Segment Start: EXTRACTED INFORMATION
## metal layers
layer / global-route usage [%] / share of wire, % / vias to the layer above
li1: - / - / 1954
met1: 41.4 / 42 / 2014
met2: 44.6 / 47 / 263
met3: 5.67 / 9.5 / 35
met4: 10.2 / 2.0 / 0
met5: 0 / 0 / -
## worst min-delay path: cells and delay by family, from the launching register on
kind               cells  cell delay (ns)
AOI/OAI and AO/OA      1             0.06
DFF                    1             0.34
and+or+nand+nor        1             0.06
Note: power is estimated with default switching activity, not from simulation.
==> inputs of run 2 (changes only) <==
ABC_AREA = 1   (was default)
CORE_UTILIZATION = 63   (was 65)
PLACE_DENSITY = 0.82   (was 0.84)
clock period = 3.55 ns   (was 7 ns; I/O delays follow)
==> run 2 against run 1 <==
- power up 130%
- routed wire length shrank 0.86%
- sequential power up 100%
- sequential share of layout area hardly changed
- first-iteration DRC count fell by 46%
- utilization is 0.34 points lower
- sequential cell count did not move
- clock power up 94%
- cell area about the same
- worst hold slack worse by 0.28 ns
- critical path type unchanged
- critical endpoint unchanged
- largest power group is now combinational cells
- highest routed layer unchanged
## config.mk

```make
export PLATFORM = sky130hd
export DESIGN_NAME = indexed_sequence_list_engine_top
export DESIGN_NICKNAME = d
export VERILOG_FILES = /design/src/design/isle_pkg.sv /design/src/design/isle_cell.sv /design/src/design/indexed_sequence_list_engine_top.sv
export SDC_FILE = /design/constraint.sdc
export NUM_CORES = 2
export LEC_CHECK = 0
export BUFFER_PORTS_ARGS = -buffer_cell sky130_fd_sc_hd__buf_2
export CAP_MARGIN = 20
export CORE_MARGIN = 2
export CORE_UTILIZATION = 26
export DETAILED_ROUTE_END_ITERATION = 16
export HOLD_SLACK_MARGIN = 0.12
export SLEW_MARGIN = 20
export SYNTH_ARGS = -nofsm -noshare
export SYNTH_HDL_FRONTEND = slang
export SYNTH_SLANG_ARGS = --single-unit
```

## constraint.sdc

```tcl
create_clock -name i_clk -period 15.82 [get_ports i_clk]
set_input_delay 0 -clock i_clk [delete_from_list [all_inputs] [get_ports i_clk]]
set_output_delay 0 -clock i_clk [all_outputs]
set_load 0.01 [all_outputs]
```
==> config.mk <==
export PLATFORM = sky130hd
export DESIGN_NAME = pra_ctrl
export DESIGN_NICKNAME = d
export VERILOG_FILES = /design/src/sv/pra_pkg.sv /design/src/sv/pra_ctrl.sv
export SDC_FILE = /design/constraint.sdc
export NUM_CORES = 1
export LEC_CHECK = 0
export ABC_AREA = 1
export BUFFER_PORTS_ARGS = -buffer_cell sky130_fd_sc_hd__buf_2
export CAP_MARGIN = 40
export CORE_MARGIN = 8
export CORE_UTILIZATION = 35
export DETAILED_ROUTE_END_ITERATION = 8
export PLACE_DENSITY = 0.66
export SLEW_MARGIN = 20
export SYNTH_ARGS = -nofsm -noshare
export SYNTH_HDL_FRONTEND = slang
export SYNTH_SLANG_ARGS = --single-unit
==> constraint.sdc <==
create_clock -name clock -period 1.4 [get_ports clock]
set_input_delay 0.07 -clock clock [delete_from_list [all_inputs] [get_ports clock]]
set_output_delay 0.07 -clock clock [all_outputs]
set_load 0.02 [all_outputs]
==> src/sv/pra_pkg.sv <==
// ----------------------------------------------------------------------------
// pra_pkg
// types and constants of the page run allocator
// ----------------------------------------------------------------------------
package pra_pkg;

   localparam int BYTES_W    = 23;
   localparam int FPAGE_W    = 10;
   localparam int START_W    = 10;
   localparam int COUNT_W    = 11;
   localparam int WANT_W     = 12;
   localparam int PAGE_SHIFT = 12;
   localparam int PAGE_MASK  = 4095;

   // register indexes of the configuration port
   localparam int REG_PLACEMENT_MODE = 0;

   typedef enum logic [0:0] {
      OP_ALLOC = 1'b0,
      OP_FREE  = 1'b1
   } op_type;

   typedef enum logic [0:0] {
      MODE_NEXT_FIT = 1'b0,
      MODE_BEST_FIT = 1'b1
   } mode_type;

   typedef enum logic [1:0] {
      ST_OK        = 2'd0,
      ST_NO_RUN    = 2'd1,
      ST_NOT_FOUND = 2'd2,
      ST_BAD       = 2'd3
   } status_type;

   typedef struct packed {
      op_type               operation;
      logic [BYTES_W-1:0]   request_bytes;
      logic [FPAGE_W-1:0]   free_page;
   } req_type;

   typedef struct packed {
      status_type           status;
      logic [START_W-1:0]   start_page;
      logic [COUNT_W-1:0]   page_count;
   } rsp_type;

   typedef enum logic [2:0] {
      S_CLEAR,
      S_IDLE,
      S_CHECK,
      S_SLOT,
      S_PAGE,
      S_MARK,
      S_FREE,
      S_RESP
   } state_type;

   // controller to datapath
   typedef struct packed {
      logic load;
      logic size_chk;
      logic slot_step;
      logic page_step;
      logic free_step;
      logic mark_step;
      logic resp_load;
   } cmd_type;

   // datapath to controller
   typedef struct packed {
      logic size_bad;
      logic slot_hit;
      logic slot_miss;
      logic page_hit;
      logic page_miss;
      logic free_hit;
      logic free_miss;
      logic mark_last;
      logic rsp_busy;
   } stat_type;

endpackage

==> src/sv/pra_ctrl.sv <==
// ----------------------------------------------------------------------------
// pra_ctrl
// sequencer of the page run allocator: clear, scans, marking and response
// ----------------------------------------------------------------------------
module pra_ctrl (
   input  logic               clock,
   input  logic               reset,
   input  logic               req_valid,
   output logic               req_ready,
   input  pra_pkg::op_type    req_op,
   input  pra_pkg::stat_type  stat,
   output pra_pkg::cmd_type   cmd
);
   import pra_pkg::*;

   state_type state_ff, state_in;

   // state register
   always_ff @(posedge clock) begin
      if (reset) begin
         state_ff <= S_CLEAR;
      end else begin
         state_ff <= state_in;
      end
   end

   // next state and commands
   always_comb begin
      state_in  = state_ff;
      cmd       = '0;
      req_ready = 1'b0;
      case (state_ff)
         S_CLEAR: begin
            cmd.mark_step = 1'b1;
            if (stat.mark_last) begin
               state_in = S_IDLE;
            end
         end
         S_IDLE: begin
            req_ready = 1'b1;
            if (req_valid) begin
               cmd.load = 1'b1;
               state_in = (req_op == OP_FREE) ? S_FREE : S_CHECK;
            end
         end
         S_CHECK: begin
            cmd.size_chk = 1'b1;
            state_in = stat.size_bad ? S_RESP : S_SLOT;
         end
         S_SLOT: begin
            cmd.slot_step = 1'b1;
            if (stat.slot_hit) begin
               state_in = S_PAGE;
            end else if (stat.slot_miss) begin
               state_in = S_RESP;
            end
         end
         S_PAGE: begin
            cmd.page_step = 1'b1;
            if (stat.page_hit) begin
               state_in = S_MARK;
            end else if (stat.page_miss) begin
               state_in = S_RESP;
            end
         end
         S_FREE: begin
            cmd.free_step = 1'b1;
            if (stat.free_hit) begin
               state_in = S_MARK;
            end else if (stat.free_miss) begin
               state_in = S_RESP;
            end
         end
         S_MARK: begin
            cmd.mark_step = 1'b1;
            if (stat.mark_last) begin
               state_in = S_RESP;
            end
         end
         S_RESP: begin
            if (!stat.rsp_busy) begin
               cmd.resp_load = 1'b1;
               state_in = S_IDLE;
            end
         end
         default: begin
            state_in = S_IDLE;
         end
      endcase
   end

endmodule

# --- Word level (Yosys, flattened, before mapping) ---
# Index checks and enable logic that the tools add are counted.
# Widths: inputs -> output; s select.
totals:
  ff_bits: 3
  latchBits: 0
  ramBits: 0
  romBits: 0
  input_bits: 13
  elab_cells: 41
  mem_count: 0
classes:
  add_sub_neg: 0
  n_mul: 0
  div_mod_pow: 0
  n_lt_le_gt_ge: 0
  eq_ne: 14
  shift: 0
  muxes: 23
  n_bitwise: 0
  reduce_logical: 3
ops:
  columns: ["operator", "count"]
  rows:
  - ["$mux 3", 12]
  - ["$pmux 3 s8", 1]
  - ["$eq 3x3->1 const B", 4]
  - ["$mux 1", 10]
  - ["$ne 3x3->1 const B", 3]
  - ["$ne 2x2->1 const B", 4]
  - ["$reduce_and 7->1", 1]
  - ["$eq 3x2->1 const B", 2]
  - ["$eq 3x1->1 const B", 1]
  - ["$logic_not 3->1", 1]
  - ["$reduce_or 2->1", 1]

# --- Depth between registers and ports, before layout ---
# Gate-level depths: netlist (run 1).
depth:
  ltp_word: 3
  mapped_depth: 10
  mapped_depth_nobuf: 9

# --- Worst setup path after synthesis (run 1) ---
# Ideal clock, no wire load.
synth_timing:
  path_type: "flip-flop to flip-flop"
  startpoint: "reg state_ff[2]"
  endpoint: "reg state_ff[1]"
  setup_ns: 0.062
  arrival_time_ns: 1.117
  path_slack_ns: 0.221
  path_stages_with_launch: 8
  path_cell_list: "dfxtp_1 buf_6 inv_4 nor3_2 nand2_1 nand3_1 nor2_1 nor2_2"
synth_between:
  elab_chain_cells: 3
synth_rtl:
  columns: ["element", "line_no", "source"]
  rows:
  - ["from (decl)", "pra_ctrl.sv:16", "state_type state_ff, state_in;"]
  - ["from (signal assigned)", "pra_ctrl.sv:23", "state_ff <= state_in;"]
  - ["$eq 3x2->1 (tied with other cells)", "pra_ctrl.sv:32", "case (state_ff)"]
  - ["$ne 3x3->1 (no line) / $ne 2x2->1 (equally long branches)", null, null]
  - ["$reduce_and 7->1 (no line)", null, null]
# Parallel ways exist; a longest one is shown, timed or not.
# A chain may end at the register's enable or synchronous reset.

==> flow_summary.html, run 1 <==
<table>
<tr><th>Metric</th><th>Value</th></tr>
<tr><th colspan="2">Finish</th></tr>
<tr><td>Antenna fix cells</td><td>0</td></tr>
<tr><td>Filler cell count in the final layout</td><td>142</td></tr>
<tr><td>Max reg flops</td><td>3</td></tr>
<tr><td>Number of cells in the finished layout apart from fillers</td><td>113</td></tr>
<tr><td>Commonest cells after routing, fill and taps aside</td><td>buf_2 (20), nor2_1 (13), nand3_1 (10)</td></tr>
<tr><td>Register containing the most flip-flops in the final layout</td><td>state_ff</td></tr>
<tr><td>Most common library cell in the layout ignoring fill and taps</td><td>buf_2</td></tr>
<tr><td>Area used by multi-input combinational logic</td><td>322 um^2</td></tr>
<tr><td>Relative area change from synthesis to final layout</td><td>32.1%</td></tr>
<tr><td>Registers with the most flip-flops</td><td>state_ff (3)</td></tr>
<tr><td>Combined flip-flop and latch cell area</td><td>61.3 um^2</td></tr>
<tr><td>Layout net count</td><td>112</td></tr>
<tr><td>Proportion of layout cells with a drive suffix above 1</td><td>0.500</td></tr>
<tr><th colspan="2">Worst setup path</th></tr>
<tr><td>Maximum fanout along the worst path</td><td>8</td></tr>
<tr><td>WS Path Type</td><td>flop to output pin</td></tr>
<tr><td>Setup crit end kind</td><td>output pin</td></tr>
<tr><td>Critical path data required time</td><td>1.33 ns</td></tr>
<tr><td>Critical path's largest stage delay</td><td>0.34 ns</td></tr>
<tr><td>CP top delay family</td><td>buffers and inverters</td></tr>
<tr><td>Critical Path Source Type</td><td>flop</td></tr>
<tr><td>Standard cell with the maximum stage delay on the critical path</td><td>dfxtp_1</td></tr>
<tr><td>Worst path bufs/invs</td><td>3</td></tr>
<tr><td>Crit path arrival time</td><td>1.19 ns</td></tr>
<tr><td>Ordered list of cells on the worst path</td><td>buf_12, inv_6, nor2_8, nand2_4, nor2_1, buf_2</td></tr>
<tr><th colspan="2">STA</th></tr>
<tr><td>Tightest slew margin relative to the limit</td><td>0.861</td></tr>
<tr><td>Final-report hold violation count</td><td>0</td></tr>
<tr><td>Max Slew Vio Count</td><td>0</td></tr>
<tr><td>Max Fclk</td><td>795 MHz</td></tr>
<tr><td>Largest clock skew in the final design</td><td>0.00507 ns</td></tr>
<tr><td>Tightest Pin Transition</td><td>0.209 ns</td></tr>
<tr><td>Min Tclk post-route</td><td>1.26 ns</td></tr>
<tr><td>Total negative slack</td><td>0 ns</td></tr>
<tr><td>Final setup violation count</td><td>0</td></tr>
<tr><td>Period utilization</td><td>0.898</td></tr>
<tr><td>Setup repair after global routing missed its margin</td><td>false</td></tr>
<tr><th colspan="2">Clock network</th></tr>
<tr><td>Clock-pin transition on the worst setup and hold timing paths</td><td>0.04 ns</td></tr>
<tr><td>Hold-fix buffers, CTS</td><td>0</td></tr>
<tr><td>TritonCTS clock tree</td><td>done</td></tr>
<tr><td>Clock insertion delay at the later pin of the skew report</td><td>0.24 ns</td></tr>
<tr><td>Cell at the root of the clock tree</td><td>clkbuf_4</td></tr>
<tr><td>H-Tree Depth</td><td>1</td></tr>
<tr><td>Buffer levels on the longest clock path</td><td>2</td></tr>
<tr><td>Clock buffer count from CTS</td><td>3</td></tr>
<tr><td>Clock sink total</td><td>3</td></tr>
<tr><th colspan="2">Placement</th></tr>
<tr><td>Cell count after placement</td><td>109</td></tr>
<tr><td>Number of input and output port buffers inserted</td><td>20</td></tr>
<tr><td>DPL Wire Length</td><td>1000 um</td></tr>
<tr><td>RD Place Congestion</td><td>0.824</td></tr>
<tr><th colspan="2">Detailed routing</th></tr>
<tr><td>WL final</td><td>1230 um</td></tr>
<tr><td>Vias</td><td>529</td></tr>
<tr><td>Number of vias per cell after detailed routing</td><td>4.68</td></tr>
<tr><td>Number of design rule violations left after detail routing</td><td>0</td></tr>
<tr><td>Number of optimization iterations in the first detailed-route pass</td><td>4</td></tr>
<tr><td>Average wire per cell in the routed design</td><td>10.9 um</td></tr>
<tr><td>Initial drt markers</td><td>6</td></tr>
<tr><td>Post-route ant nets</td><td>0</td></tr>
<tr><th colspan="2">Pwr</th></tr>
<tr><td>VDD IR-drop max</td><td>639 uV</td></tr>
<tr><td>Switching Fraction</td><td>0.536</td></tr>
<tr><td>Internal power consumption</td><td>0.602 mW</td></tr>
<tr><td>Static leakage power</td><td>0.368 nW</td></tr>
<tr><td>Sequential cell fraction of total power</td><td>0.134</td></tr>
<tr><td>Combinational Power Share</td><td>0.745</td></tr>
<tr><td>Total power per unit cell area</td><td>2080 nW/um^2</td></tr>
<tr><td>Clock power frac</td><td>0.122</td></tr>
<tr><td>NetSw</td><td>0.695 mW</td></tr>
<tr><th colspan="2">Global route</th></tr>
<tr><td>Global-route wire length before repair</td><td>2170 um</td></tr>
<tr><td>Number of antenna violations at the first check in global routing</td><td>0</td></tr>
<tr><td>Overall Global Routing Usage</td><td>0.105</td></tr>
<tr><td>Vias in the first global route</td><td>537</td></tr>
<tr><td>Largest net degree at the start of global routing</td><td>9</td></tr>
<tr><td>GRT overflow</td><td>0</td></tr>
<tr><th colspan="2">Run</th></tr>
<tr><td>Max-cap violation count</td><td>0</td></tr>
<tr><th colspan="2">Die</th></tr>
<tr><td>Initial Utilization</td><td>0.367</td></tr>
<tr><td>Area enclosed by the die boundary</td><td>2780 um^2</td></tr>
<tr><td>Area of the placeable core</td><td>1280 um^2</td></tr>
<tr><td>Die W</td><td>52.7 um</td></tr>
<tr><td>Chip Height</td><td>52.7 um</td></tr>
<tr><td>Number of primary I/O pins</td><td>21</td></tr>
<tr><td>Num rows</td><td>13</td></tr>
<tr><th colspan="2">Synthesis</th></tr>
<tr><td>Synthesis-stage register bit count</td><td>3</td></tr>
<tr><td>Synth Cell Area</td><td>472 um^2</td></tr>
<tr><td>Number of nets in the synthesized netlist</td><td>86</td></tr>
<tr><td>Sequential element share of the synthesized area</td><td>0.127</td></tr>
<tr><td>Mean instance size in the synthesized netlist</td><td>6.46 um^2</td></tr>
<tr><td>Count of unique library cells instantiated by Yosys</td><td>19</td></tr>
<tr><td>Post-Synthesis Cells</td><td>73</td></tr>
<tr><td>Syn. warnings</td><td>0</td></tr>
<tr><th colspan="2">Hold path</th></tr>
<tr><td>Worst Hold Class</td><td>input port to flop</td></tr>
<tr><th colspan="2">Status</th></tr>
<tr><td>Result of the run</td><td>finished, final reports clean</td></tr>
</table>
==> cells in the mapped netlist <==
library cell | count | area share
nand2_2 | 5 | 0.066
a21oi_1 | 2 | 0.021
inv_2 | 2 | 0.016
dfxtp_1 | 3 | 0.13
buf_6 | 2 | 0.048
nand2_4 | 2 | 0.048
nand3_1 | 10 | 0.11
inv_4 | 1 | 0.013
nor2_1 | 13 | 0.10
nand4_1 | 3 | 0.040
nor3_2 | 1 | 0.021
inv_6 | 1 | 0.019
nor3_1 | 2 | 0.021
nor2_2 | 4 | 0.053
nor2_8 | 1 | 0.042
nor2_4 | 4 | 0.095
inv_1 | 8 | 0.064
nand2_1 | 8 | 0.064
buf_8 | 1 | 0.032
==> worst register-to-register path: stages (launching register included) <==
cell,delay [ns]
dfxtp_1,0.31
buf_12,0.15
inv_6,0.08
nor2_8,0.04
nand2_4,0.08
nor2_4,0.04
nor2_4,0.16
nand2_2,0.08
nor2_1,0.13
nor2_2,0.05
==> kinds of logic (layout without fill, tap and decap cells) <==
| group | Yosys count | after routing | synth area share |
|---|---|---|---|
| and+or+nand+nor | 53 | 53 | 0.660 |
| AOI/OAI and AO/OA | 2 | 2 | 0.0212 |
| buffers and inverters | 15 | 40 | 0.191 |
| DFF | 3 | 3 | 0.127 |
==> metal layers <==
layer | wire, um | global-route usage | up-vias | share of wire
met3 | 102 | 0.0313 | 0 | 0.083
met2 | 642 | 0.172 | 21 | 0.52
met1 | 485 | 0.110 | 230 | 0.39
li1 | - | - | 278 | -
met4 | 0 | 0.0776 | 0 | 0
met5 | 0 | 0 | - | 0
==> path summary, 6_finish.rpt <==
path | startpoint | endpoint | slack (ns) | depth (start not counted)
worst max-delay path | state_ff[0] | cmd[6] | 0.14 | 6
worst min-delay path | reset | state_ff[2] | 0.1 | 4
worst max register to register | state_ff[0] | state_ff[1] | 0.18 | 9
worst min register to register | state_ff[2] | state_ff[2] | 0.66 | 3
==> stage by stage <==
step	hold slack, ns	area, um^2	utilization	power (mW)	setup WS [ns]
6_report	0.0997	623	0.485	1.30	0.143
5_1_grt	0.115	623	0.485	1.43	0.0213
4_1_cts	0.0946	622	0.484	1.29	0.0562
3_5_place_dp	0.340	596	0.463	1.13	0.0701
3_3_place_gp	0.338	596	0.463	1.12	0.121
2_1_floorplan	0.229	472	-	0.923	0.221
==> final cells by class <==
cell class              count  area share
clock buffers               4      0.0422
inverters                  12      0.0843
multi-input cells          55       0.516
flip-flops and latches      3      0.0984
well taps                  15      0.0301
repair buffers             24       0.229
==> power groups by stage <==
stage          combinational, mW  clock [mW]  sequential [mW]
2_1_floorplan              0.785           0            0.139
6_report                   0.966       0.158            0.173
5_1_grt                     1.07       0.181            0.181
3_5_place_dp               0.959           0            0.171
4_1_cts                    0.967       0.157            0.170
3_3_place_gp               0.957           0            0.168
==> timing repair <==
action,in CTS,in global routing
buffers inserted,0,0
endpoints found under the setup margin,0,4
gates resized for setup,0,1
Power figures use the tool's default switching activity.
Segment End: EXTRACTED INFORMATION
BRIEF >> Report back each line of the entries that holds the string "family".

RESULT >>
## worst min-delay path: cells and delay by family, from the launching register on
<tr><td>CP top delay family</td><td>buffers and inverters</td></tr>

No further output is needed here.